José M. Tojeira
Cumpliendo la sentencia de la Corte Interamericana de Justicia respecto a la masacre de El Mozote, El Salvador está haciendo un registro de víctimas, de cara a indemnizar a familiares y personas de los asesinados en aquel crimen de lesa humanidad. Mientras un sector del Estado trabaja responsablemente en el cumplimiento de una sentencia condenatoria, otro sector del Estado, léase la Asamblea Legislativa, incluye en un minuto de silencio al principal actor de la masacre, teniente coronel Monterrosa. El concepto de víctima y de la responsabilidad que tenemos ante ellas todavía no está claro en demasiados políticos salvadoreños. Al contrario, la irresponsabilidad, el culto a la fuerza y la violencia, continúan floreciendo con demasiada frecuencia en sectores estatales que deberían tener vetado el acceso a ese tipo de expresiones. Incluso cuando se decide una obra simple y buena, mejorar el parque Cuscatlán, los políticos se olvidan que allí hay uno de los pocos monumentos dedicados a las víctimas de la guerra, e impiden a los parientes de las mismas el acceso a la zona, incluso en estas fechas que la tradición salvadoreña busca enflorar a sus difuntos.
Para demasiados políticos y para una porción de ciudadanos las víctimas parecen ser los derrotados de la historia, y en ese sentido los que hay que hacer desaparecer del panorama de los triunfadores. Sin embargo las víctimas no son el detritus de la historia. Tienen vida incluso después de una muerte injusta, devolviéndonos valores desde el dolor de su tragedia. En efecto las víctimas hacen que la indignación humana se haga más fuerte ante el mal. Despiertan sentimientos inundados de valores como son la compasión y la solidaridad. Hacen brotar deseos de justicia, reparación y garantías de no repetición de la brutalidad. Nos siguen ayudando, ya muertos ellos, a que seamos realmente humanos quienes hemos quedado vivos. E incluso en algunas ocasiones, especialmente cuando la víctima defendió ardientemente a otras víctimas, nos llevan a la alegría y la celebración. Viendo la alegría con la que repetidas veces ha celebrado nuestra población la canonización de Monseñor Romero, hoy nuestro San Romero, no podemos dudar que las víctimas despiertan un verdadero sentido de fiesta ante la nobleza y la valentía de su sacrificio.
El hecho de que la víctima es siempre superior al victimario no deja ninguna duda desde la ética y la religión.
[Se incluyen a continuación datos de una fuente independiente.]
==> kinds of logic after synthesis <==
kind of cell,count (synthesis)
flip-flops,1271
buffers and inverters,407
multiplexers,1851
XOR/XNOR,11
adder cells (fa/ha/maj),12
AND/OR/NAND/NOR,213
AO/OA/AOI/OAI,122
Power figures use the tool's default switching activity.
===== src/rtl/mp_issue_ctrl.sv =====
// Issue sequencer for mp_top: FIFO-buffered, drops bad opcodes, one instruction in flight; result HOLD+LATENCY+1 cycles after pop.
// Backpressure: in_ready falls when the FIFO is full or during flush; FIFO keeps accepting while the FSM is busy.
module mp_issue_ctrl #(
    parameter int DEPTH   = 8,
    parameter int HOLD    = 1,
    parameter int LATENCY = 3
) (
    input  logic                     clk,
    input  logic                     rst_n,
    input  logic                     flush,
    input  logic                     in_valid,
    output logic                     in_ready,
    input  logic [31:0]              in_instr,
    output logic [31:0]              mp_instr,
    input  logic [31:0]              mp_result,
    output logic                     res_valid,
    output logic [31:0]              res_data,
    output logic [5:0]               res_opcode,
    output logic                     busy,
    output logic [$clog2(DEPTH):0]   fifo_count,
    output logic [7:0]               invalid_cnt
);

    localparam int AW = $clog2(DEPTH);
    localparam int CW = AW + 1;

    typedef enum logic [1:0] {
        S_IDLE    = 2'd0,
        S_ISSUE   = 2'd1,
        S_WAIT    = 2'd2,
        S_CAPTURE = 2'd3
    } state_t;

    logic [31:0]   mem [DEPTH];
    logic [AW-1:0] wr_ptr_q, rd_ptr_q;
    logic [CW-1:0] count_q, count_d;

    state_t        state_q;
    logic [3:0]    timer_q;
    logic [31:0]   mp_instr_q;
    logic [5:0]    op_q;
    logic          res_valid_q;
    logic [31:0]   res_data_q;
    logic [5:0]    res_opcode_q;
    logic [7:0]    invalid_cnt_q;

    logic          full, empty, push, pop;
    logic [31:0]   head;
    logic [5:0]    head_op;

    function automatic logic op_valid(input logic [5:0] op);
        case (op)
            6'd1, 6'd2, 6'd3, 6'd4, 6'd5, 6'd6, 6'd7, 6'd8, 6'd11, 6'd13, 6'd15: op_valid = 1'b1;
            default: op_valid = 1'b0;
        endcase
    endfunction

    assign full     = (count_q == CW'(DEPTH));
    assign empty    = (count_q == '0);
    assign in_ready = !full && !flush;
    assign push     = in_valid && in_ready;
    assign head     = mem[rd_ptr_q];
    assign head_op  = head[5:0];
    // Every head seen in IDLE leaves the FIFO: valid ones issue, invalid ones are dropped.
    assign pop      = (state_q == S_IDLE) && !empty && !flush;

    always_comb begin
        count_d = count_q;
        if (flush)
            count_d = '0;
        else if (push && !pop)
            count_d = count_q + CW'(1);
        else if (!push && pop)
            count_d = count_q - CW'(1);
    end

    always_ff @(posedge clk) begin
        if (push)
            mem[wr_ptr_q] <= in_instr;
    end

    always_ff @(posedge clk or negedge rst_n) begin
        if (!rst_n) begin
            wr_ptr_q <= '0;
            rd_ptr_q <= '0;
            count_q  <= '0;
        end else if (flush) begin
            wr_ptr_q <= '0;
            rd_ptr_q <= '0;
            count_q  <= '0;
        end else begin
            if (push) wr_ptr_q <= wr_ptr_q + AW'(1);
            if (pop)  rd_ptr_q <= rd_ptr_q + AW'(1);
            count_q <= count_d;
        end
    end

    always_ff @(posedge clk or negedge rst_n) begin
        if (!rst_n) begin
            state_q       <= S_IDLE;
            timer_q       <= '0;
            mp_instr_q    <= '0;
            op_q          <= '0;
            res_valid_q   <= 1'b0;
            res_data_q    <= '0;
            res_opcode_q  <= '0;
            invalid_cnt_q <= '0;
        end else begin
            res_valid_q <= 1'b0;
            if (flush) begin
                // Abandon any in-flight instruction; result and drop counter are kept.
                state_q    <= S_IDLE;
                timer_q    <= '0;
                mp_instr_q <= '0;
            end else begin
                case (state_q)
                    S_IDLE: begin
                        if (!empty) begin
                            if (op_valid(head_op)) begin
                                mp_instr_q <= head;
                                op_q       <= head_op;
                                timer_q    <= 4'(HOLD);
                                state_q    <= S_ISSUE;
                            end else if (invalid_cnt_q != 8'hFF) begin
                                invalid_cnt_q <= invalid_cnt_q + 8'd1;
                            end
                        end
                    end
                    S_ISSUE: begin
                        if (timer_q == 4'd1) begin
                            mp_instr_q <= '0;
                            timer_q    <= 4'(LATENCY);
                            state_q    <= S_WAIT;
                        end else begin
                            timer_q <= timer_q - 4'd1;
                        end
                    end
                    S_WAIT: begin
                        if (timer_q == 4'd1)
                            state_q <= S_CAPTURE;
                        else
                            timer_q <= timer_q - 4'd1;
                    end
                    S_CAPTURE: begin
                        res_data_q   <= mp_result;
                        res_opcode_q <= op_q;
                        res_valid_q  <= 1'b1;
                        state_q      <= S_IDLE;
                    end
                    default: state_q <= S_IDLE;
                endcase
            end
        end
    end

    assign mp_instr    = mp_instr_q;
    assign res_valid   = res_valid_q;
    assign res_data    = res_data_q;
    assign res_opcode  = res_opcode_q;
    assign invalid_cnt = invalid_cnt_q;
    assign fifo_count  = count_q;
    assign busy        = (state_q != S_IDLE) || !empty;

endmodule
La víctima es capaz de perdonar, mientras que el victimario, en la medida en que lo es, se muestra siempre inflexible. En ese sentido, el respeto a las víctimas es siempre indeclinable. Mientras que los verdugos son en realidad los que merecen el olvido. Las personas éticamente normales no se dedican a insultar al victimario. Lo único que desean es que el puesto de la víctima, tanto en la historia como en las institucionalidad del país, sea claramente superior al del victimario. Pero lamentablemente ha sido la sociedad civil la que ha cargado mayoritariamente con ese esfuerzo de dignificar a las víctimas. La sociedad política ha necesitado, demasiadas veces, sentencias internacionales para poder devolver la dignidad a víctimas de la violencia del Estado.
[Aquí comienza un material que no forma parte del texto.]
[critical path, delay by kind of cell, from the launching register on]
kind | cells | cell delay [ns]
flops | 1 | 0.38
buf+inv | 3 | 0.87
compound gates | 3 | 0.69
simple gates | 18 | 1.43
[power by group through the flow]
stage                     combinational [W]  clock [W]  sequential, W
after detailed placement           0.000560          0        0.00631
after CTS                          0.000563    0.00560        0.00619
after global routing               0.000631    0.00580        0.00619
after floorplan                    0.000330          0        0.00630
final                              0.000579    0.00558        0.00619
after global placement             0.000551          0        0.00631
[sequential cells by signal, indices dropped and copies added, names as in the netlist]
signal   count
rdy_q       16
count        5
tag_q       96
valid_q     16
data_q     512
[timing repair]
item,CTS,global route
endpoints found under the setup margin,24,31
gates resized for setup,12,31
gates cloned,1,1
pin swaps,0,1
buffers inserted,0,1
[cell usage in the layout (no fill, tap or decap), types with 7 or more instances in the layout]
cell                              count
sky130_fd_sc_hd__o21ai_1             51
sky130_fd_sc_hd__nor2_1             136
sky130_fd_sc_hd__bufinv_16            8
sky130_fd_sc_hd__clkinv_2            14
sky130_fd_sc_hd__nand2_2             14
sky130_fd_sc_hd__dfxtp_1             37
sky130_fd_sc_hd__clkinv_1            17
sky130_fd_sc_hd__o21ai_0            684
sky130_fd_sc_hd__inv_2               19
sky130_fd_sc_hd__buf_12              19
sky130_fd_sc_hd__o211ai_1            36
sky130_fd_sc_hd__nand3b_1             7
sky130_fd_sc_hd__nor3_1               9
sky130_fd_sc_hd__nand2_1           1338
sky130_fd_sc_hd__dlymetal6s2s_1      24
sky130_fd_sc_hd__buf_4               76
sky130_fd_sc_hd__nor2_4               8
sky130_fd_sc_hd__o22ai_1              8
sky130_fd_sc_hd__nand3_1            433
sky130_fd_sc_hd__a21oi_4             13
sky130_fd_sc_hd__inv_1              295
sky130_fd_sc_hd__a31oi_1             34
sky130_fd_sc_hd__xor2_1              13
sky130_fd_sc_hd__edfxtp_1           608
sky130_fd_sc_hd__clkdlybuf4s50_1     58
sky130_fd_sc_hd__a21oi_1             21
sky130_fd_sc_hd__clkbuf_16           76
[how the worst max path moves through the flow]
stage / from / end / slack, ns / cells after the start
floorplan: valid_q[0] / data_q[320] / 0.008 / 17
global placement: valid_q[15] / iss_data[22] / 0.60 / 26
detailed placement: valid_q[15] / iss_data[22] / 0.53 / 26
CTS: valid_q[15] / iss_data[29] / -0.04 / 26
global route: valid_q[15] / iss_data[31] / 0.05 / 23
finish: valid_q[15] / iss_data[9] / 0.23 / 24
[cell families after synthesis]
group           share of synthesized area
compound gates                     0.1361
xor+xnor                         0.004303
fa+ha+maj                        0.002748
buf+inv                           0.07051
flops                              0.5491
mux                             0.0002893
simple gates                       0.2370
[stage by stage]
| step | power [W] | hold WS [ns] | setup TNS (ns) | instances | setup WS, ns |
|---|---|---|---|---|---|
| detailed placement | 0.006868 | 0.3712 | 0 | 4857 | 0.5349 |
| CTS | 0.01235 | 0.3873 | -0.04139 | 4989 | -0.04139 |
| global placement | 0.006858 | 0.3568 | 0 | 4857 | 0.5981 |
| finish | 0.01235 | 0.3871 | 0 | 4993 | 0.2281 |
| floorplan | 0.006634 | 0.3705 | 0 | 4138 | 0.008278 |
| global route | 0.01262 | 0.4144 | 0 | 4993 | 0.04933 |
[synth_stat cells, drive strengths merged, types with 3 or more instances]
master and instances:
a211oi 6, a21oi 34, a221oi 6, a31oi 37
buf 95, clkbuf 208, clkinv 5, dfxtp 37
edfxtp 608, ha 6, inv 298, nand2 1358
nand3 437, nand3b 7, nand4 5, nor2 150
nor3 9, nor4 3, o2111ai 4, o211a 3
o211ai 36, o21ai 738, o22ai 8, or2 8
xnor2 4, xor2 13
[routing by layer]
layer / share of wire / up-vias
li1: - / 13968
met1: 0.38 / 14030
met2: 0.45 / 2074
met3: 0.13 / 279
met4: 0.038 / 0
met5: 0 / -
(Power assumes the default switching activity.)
===== src/rtl/alu_share_ctrl_rr_arbiter.sv =====
// Combinational round-robin arbiter: searches upward from ptr with wrap and
// returns a one-hot grant plus its encoded index. The pointer is held by the caller.
module rr_arbiter #(
  parameter int N_REQ = 4,
  localparam int ID_W = (N_REQ > 1) ? $clog2(N_REQ) : 1
) (
  input  logic [N_REQ-1:0] req,
  input  logic [ID_W-1:0]  ptr,
  input  logic             en,
  output logic [N_REQ-1:0] gnt,
  output logic [ID_W-1:0]  gnt_idx,
  output logic             gnt_any
);

  always_comb begin
    int idx;
    gnt     = '0;
    gnt_idx = '0;
    gnt_any = 1'b0;
    idx     = 0;
    for (int k = 0; k < N_REQ; k++) begin
      idx = int'(ptr) + k;
      if (idx >= N_REQ) idx = idx - N_REQ;
      if (en && !gnt_any && req[idx]) begin
        gnt_any      = 1'b1;
        gnt[idx]     = 1'b1;
        gnt_idx      = ID_W'(idx);
      end
    end
  end

endmodule
### src/rtl/eforth_pkg.sv
// rtl/eforth_pkg.sv - shared widths, stack op encoding and op classification helpers
package eforth_pkg;

    localparam int DSZ     = 32;
    localparam int S_DEPTH = 64;

    typedef enum logic [2:0] {
        OP_NOP  = 3'd0,
        OP_PUSH = 3'd1,
        OP_DROP = 3'd2,
        OP_DUP  = 3'd3,
        OP_SWAP = 3'd4,
        OP_OVER = 3'd5,
        OP_ROT  = 3'd6,
        OP_LOAD = 3'd7
    } stk_op_t;

    typedef enum logic {
        ST_IDLE = 1'b0,
        ST_ROT2 = 1'b1
    } dstk_state_t;

    // Minimum number of items an op needs on the stack before it may run.
    function automatic logic [1:0] min_depth(stk_op_t o);
        case (o)
            OP_DROP, OP_DUP, OP_LOAD: return 2'd1;
            OP_SWAP, OP_OVER:         return 2'd2;
            OP_ROT:                   return 2'd3;
            default:                  return 2'd0;
        endcase
    endfunction

    // Ops that add one item to the stack.
    function automatic logic grows(stk_op_t o);
        return (o == OP_PUSH) || (o == OP_DUP) || (o == OP_OVER);
    endfunction

endpackage
===== src/rtl/l2_pool_if.sv =====
// Window-input and pooled-output bus of the layer-2 max-pool stage.
// Handshake: a position moves on every rising edge with out_vld=1 and out_rdy=1.
// While out_vld=1 and out_rdy=0, out_vld, out_idx and dout_* hold steady.
interface l2_pool_if #(
   parameter int DW = 18,
   parameter int IW = 5
);
   logic                rd;
   logic [3:0][DW-1:0]  din_0;
   logic [3:0][DW-1:0]  din_1;
   logic [3:0][DW-1:0]  din_2;
   logic [3:0][DW-1:0]  din_3;
   logic                full;
   logic                out_vld;
   logic                out_rdy;
   logic [IW-1:0]       out_idx;
   logic [DW-1:0]       dout_0;
   logic [DW-1:0]       dout_1;
   logic [DW-1:0]       dout_2;
   logic [DW-1:0]       dout_3;
   logic                done;

   modport master (
      input  rd, din_0, din_1, din_2, din_3, out_rdy,
      output full, out_vld, out_idx, dout_0, dout_1, dout_2, dout_3, done
   );

   modport slave (
      output rd, din_0, din_1, din_2, din_3, out_rdy,
      input  full, out_vld, out_idx, dout_0, dout_1, dout_2, dout_3, done
   );
endinterface


===== src/rtl/l2_pool.sv =====
// 2x2 max-pool after layer 2: snoops RAM reads, stores one max per window and channel,
// then streams the NWIN pooled positions out over a valid/ready handshake.
module l2_pool #(
   parameter int DW   = 18,
   parameter int NWIN = 25,
   parameter int IW   = 5
) (
   input  logic        clk,
   input  logic        rst_n,
   input  logic        tx_done,
   output logic        dbg_state,
   l2_pool_if.master   bus
);

   typedef enum logic {FILL = 1'b0, DRAIN = 1'b1} state_t;

   localparam logic [IW-1:0] LAST = IW'(NWIN - 1);

   state_t              state;
   logic                rd_d;
   logic [IW-1:0]       wr_ptr;
   logic [IW-1:0]       rd_ptr;
   logic [IW-1:0]       rd_nxt;
   logic                full_q;
   logic                vld_q;
   logic                done_q;
   logic [DW-1:0]       dout_q  [4];
   logic [DW-1:0]       buf_mem [4][NWIN];
   logic [3:0][DW-1:0]  din_w   [4];
   logic [DW-1:0]       win_max [4];
   logic                wr_en;

   function automatic logic [DW-1:0] max4(input logic [3:0][DW-1:0] w);
      logic [DW-1:0] a;
      logic [DW-1:0] b;
      a = (w[0] > w[1]) ? w[0] : w[1];
      b = (w[2] > w[3]) ? w[2] : w[3];
      return (a > b) ? a : b;
   endfunction

   assign din_w[0] = bus.din_0;
   assign din_w[1] = bus.din_1;
   assign din_w[2] = bus.din_2;
   assign din_w[3] = bus.din_3;

   always_comb begin
      for (int c = 0; c < 4; c++) begin
         win_max[c] = max4(din_w[c]);
      end
   end

   // Window data is valid in the cycle after the snooped read strobe.
   assign wr_en  = (state == FILL) && rd_d && !tx_done;
   assign rd_nxt = rd_ptr + 1'b1;

   always_ff @(posedge clk) begin
      if (wr_en) begin
         for (int c = 0; c < 4; c++) begin
            buf_mem[c][wr_ptr] <= win_max[c];
         end
      end
   end

   always_ff @(posedge clk or negedge rst_n) begin
      if (!rst_n) begin
         state  <= FILL;
         rd_d   <= 1'b0;
         wr_ptr <= '0;
         rd_ptr <= '0;
         full_q <= 1'b0;
         vld_q  <= 1'b0;
         done_q <= 1'b0;
         for (int c = 0; c < 4; c++) dout_q[c] <= '0;
      end else if (tx_done) begin
         state  <= FILL;
         rd_d   <= 1'b0;
         wr_ptr <= '0;
         rd_ptr <= '0;
         full_q <= 1'b0;
         vld_q  <= 1'b0;
         done_q <= 1'b0;
         for (int c = 0; c < 4; c++) dout_q[c] <= '0;
      end else begin
         case (state)
            FILL: begin
               done_q <= 1'b0;
               rd_d   <= bus.rd;
               if (rd_d) begin
                  wr_ptr <= wr_ptr + 1'b1;
                  if (wr_ptr == LAST) begin
                     state  <= DRAIN;
                     full_q <= 1'b1;
                  end
               end
            end
            DRAIN: begin
               // Reads arriving while draining are dropped.
               rd_d   <= 1'b0;
               done_q <= 1'b0;
               if (!vld_q) begin
                  vld_q <= 1'b1;
                  for (int c = 0; c < 4; c++) dout_q[c] <= buf_mem[c][rd_ptr];
               end else if (bus.out_rdy) begin
                  if (rd_ptr == LAST) begin
                     vld_q  <= 1'b0;
                     full_q <= 1'b0;
                     done_q <= 1'b1;
                     wr_ptr <= '0;
                     rd_ptr <= '0;
                     state  <= FILL;
                  end else begin
                     rd_ptr <= rd_nxt;
                     for (int c = 0; c < 4; c++) dout_q[c] <= buf_mem[c][rd_nxt];
                  end
               end
            end
            default: state <= FILL;
         endcase
      end
   end

   assign bus.full    = full_q;
   assign bus.out_vld = vld_q;
   assign bus.out_idx = rd_ptr;
   assign bus.done    = done_q;
   assign bus.dout_0  = dout_q[0];
   assign bus.dout_1  = dout_q[1];
   assign bus.dout_2  = dout_q[2];
   assign bus.dout_3  = dout_q[3];
   assign dbg_state   = state;

endmodule
===== src/rtl/tmds_channel_encoder_if.sv =====
// tmds_channel_encoder_if: source/encoder signal bundle for one TMDS channel
// master: ce, mode, d_in, ctrl, aux out; d_out, disp in (video/packet source side)
// slave : ce, mode, d_in, ctrl, aux in; d_out, disp out (encoder side)
interface tmds_channel_encoder_if #(parameter int DISP_W = 6);
  logic                     ce;
  logic [2:0]               mode;
  logic [7:0]               d_in;
  logic [1:0]               ctrl;
  logic [3:0]               aux;
  logic [9:0]               d_out;
  logic signed [DISP_W-1:0] disp;
  modport master(output ce, mode, d_in, ctrl, aux, input d_out, disp);
  modport slave(input ce, mode, d_in, ctrl, aux, output d_out, disp);
endinterface


===== src/rtl/tmds_channel_encoder.sv =====
// tmds_channel_encoder: two-stage TMDS encoder for one HDMI channel (video, control, guard bands, TERC4)
// clk, rst : pixel clock, asynchronous active-high reset
// bus      : slave modport; ce/mode/d_in/ctrl/aux in, d_out (bit 0 sent first) and running disparity out
// TMDS_TERC4_EN : when defined, builds the TERC4 table for DATA mode and the CHANNEL 0 data guard band
module tmds_channel_encoder #(
  parameter int CHANNEL = 0,
  parameter int DISP_W  = 6
) (
  input logic                   clk,
  input logic                   rst,
  tmds_channel_encoder_if.slave bus
);
  localparam logic [9:0] CTRL_CODE [4] = '{10'b1101010100, 10'b0010101011, 10'b0101010100, 10'b1010101011};
  localparam logic [9:0] VGB_CODE = (CHANNEL == 1) ? 10'b0100110011 : 10'b1011001100;
  localparam logic [9:0] DGB_CODE = 10'b0100110011;
  localparam logic signed [DISP_W-1:0] TWO = DISP_W'(2);
  localparam logic signed [DISP_W-1:0] EIGHT = DISP_W'(8);
`ifdef TMDS_TERC4_EN
  localparam logic [9:0] TERC4 [16] = '{
    10'b1010011100, 10'b1001100011, 10'b1011100100, 10'b1011100010,
    10'b0101110001, 10'b0100011110, 10'b0110001110, 10'b0100111100,
    10'b1011001100, 10'b0100111001, 10'b0110011100, 10'b1011000110,
    10'b1010001110, 10'b1001110001, 10'b0101100011, 10'b1011000011};
  logic [3:0] r_aux;
`endif
  logic [3:0]               w_n1d;
  logic                     w_xnor;
  logic [8:0]               w_qm;
  logic [3:0]               w_n1q;
  logic [8:0]               r_qm;
  logic [3:0]               r_n1;
  logic [2:0]               r_mode;
  logic [1:0]               r_ctrl;
  logic [9:0]               r_dout;
  logic signed [DISP_W-1:0] r_disp;
  logic signed [DISP_W-1:0] w_diff;
  logic signed [DISP_W-1:0] w_vdisp;
  logic                     w_bal;
  logic                     w_inv;
  logic [9:0]               w_vid;
  logic [9:0]               w_ctl;
  logic [9:0]               w_dat;
  logic [9:0]               w_dgb;
  logic [9:0]               w_sym;
  logic signed [DISP_W-1:0] w_ndisp;
  // stage 1: transition-minimised q_m; xnor folds in as an xor with 1
  always_comb begin
    w_n1d = '0;
    for (int i = 0; i < 8; i++) w_n1d = w_n1d + {3'b0, bus.d_in[i]};
    w_xnor = (w_n1d > 4'd4) || (w_n1d == 4'd4 && !bus.d_in[0]);
    w_qm[0] = bus.d_in[0];
    for (int i = 1; i < 8; i++) w_qm[i] = w_qm[i-1] ^ bus.d_in[i] ^ w_xnor;
    w_qm[8] = ~w_xnor;
    w_n1q = '0;
    for (int i = 0; i < 8; i++) w_n1q = w_n1q + {3'b0, w_qm[i]};
  end
  // stage 2: DC balance, w_diff = N1 - N0 = 2*N1 - 8
  always_comb begin
    w_diff = DISP_W'({r_n1, 1'b0}) - EIGHT;
    w_bal = ~|r_disp || r_n1 == 4'd4;
    w_inv = (!r_disp[DISP_W-1] && r_n1 > 4'd4) || (r_disp[DISP_W-1] && r_n1 < 4'd4);
    w_vid = w_bal ? {~r_qm[8], r_qm[8], r_qm[8] ? r_qm[7:0] : ~r_qm[7:0]} :
            w_inv ? {1'b1, r_qm[8], ~r_qm[7:0]} : {1'b0, r_qm[8], r_qm[7:0]};
    w_vdisp = r_disp + (w_bal ? (r_qm[8] ? w_diff : -w_diff) :
                        w_inv ? (r_qm[8] ? TWO : '0) - w_diff : w_diff - (r_qm[8] ? '0 : TWO));
    w_ctl = CTRL_CODE[r_ctrl];
`ifdef TMDS_TERC4_EN
    w_dat = TERC4[r_aux];
`else
    w_dat = w_ctl;
`endif
    w_dgb = (CHANNEL == 0) ? w_dat : DGB_CODE;
    w_sym = r_mode == 3'd1 ? w_vid : r_mode == 3'd2 ? VGB_CODE :
            r_mode == 3'd3 ? w_dat : r_mode == 3'd4 ? w_dgb : w_ctl;
    w_ndisp = r_mode == 3'd1 ? w_vdisp : '0;
  end
  always_ff @(posedge clk or posedge rst) begin
    if (rst) begin
      r_qm   <= '0;
      r_n1   <= '0;
      r_mode <= '0;
      r_ctrl <= '0;
`ifdef TMDS_TERC4_EN
      r_aux  <= '0;
`endif
      r_dout <= CTRL_CODE[0];
      r_disp <= '0;
    end else if (bus.ce) begin
      r_qm   <= w_qm;
      r_n1   <= w_n1q;
      r_mode <= bus.mode;
      r_ctrl <= bus.ctrl;
`ifdef TMDS_TERC4_EN
      r_aux  <= bus.aux;
`endif
      r_dout <= w_sym;
      r_disp <= w_ndisp;
    end
  end
  assign bus.d_out = r_dout;
  assign bus.disp  = r_disp;
endmodule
El registro de víctimas del Mozote es sin duda meritorio y digno de alabanza, aunque haya tenido que haber una sentencia para que se realice. Lo mismo que hace años pasó con el resarcimiento a los familiares de las desaparecidas hermanitas Serrano, de las que el Estado salvadoreño decía que no había pruebas de su existencia, a pesar de los reclamos y testimonios de sus hermanos y parientes. Fruto también de aquella sentencia fue la constitución de la Comisión Nacional de Búsqueda de Niños y Niñas desaparecidos. Hoy debemos exigir que el registro de víctimas se amplíe a toda la guerra civil. Ellos, las víctimas, ejercieron más presión en favor de la paz que los propios firmantes de la misma. Recordarlas es un deber no sólo ético, sino indispensable para poder construir un El Salvador con auténticas garantías de no repetición de las barbaries del pasado.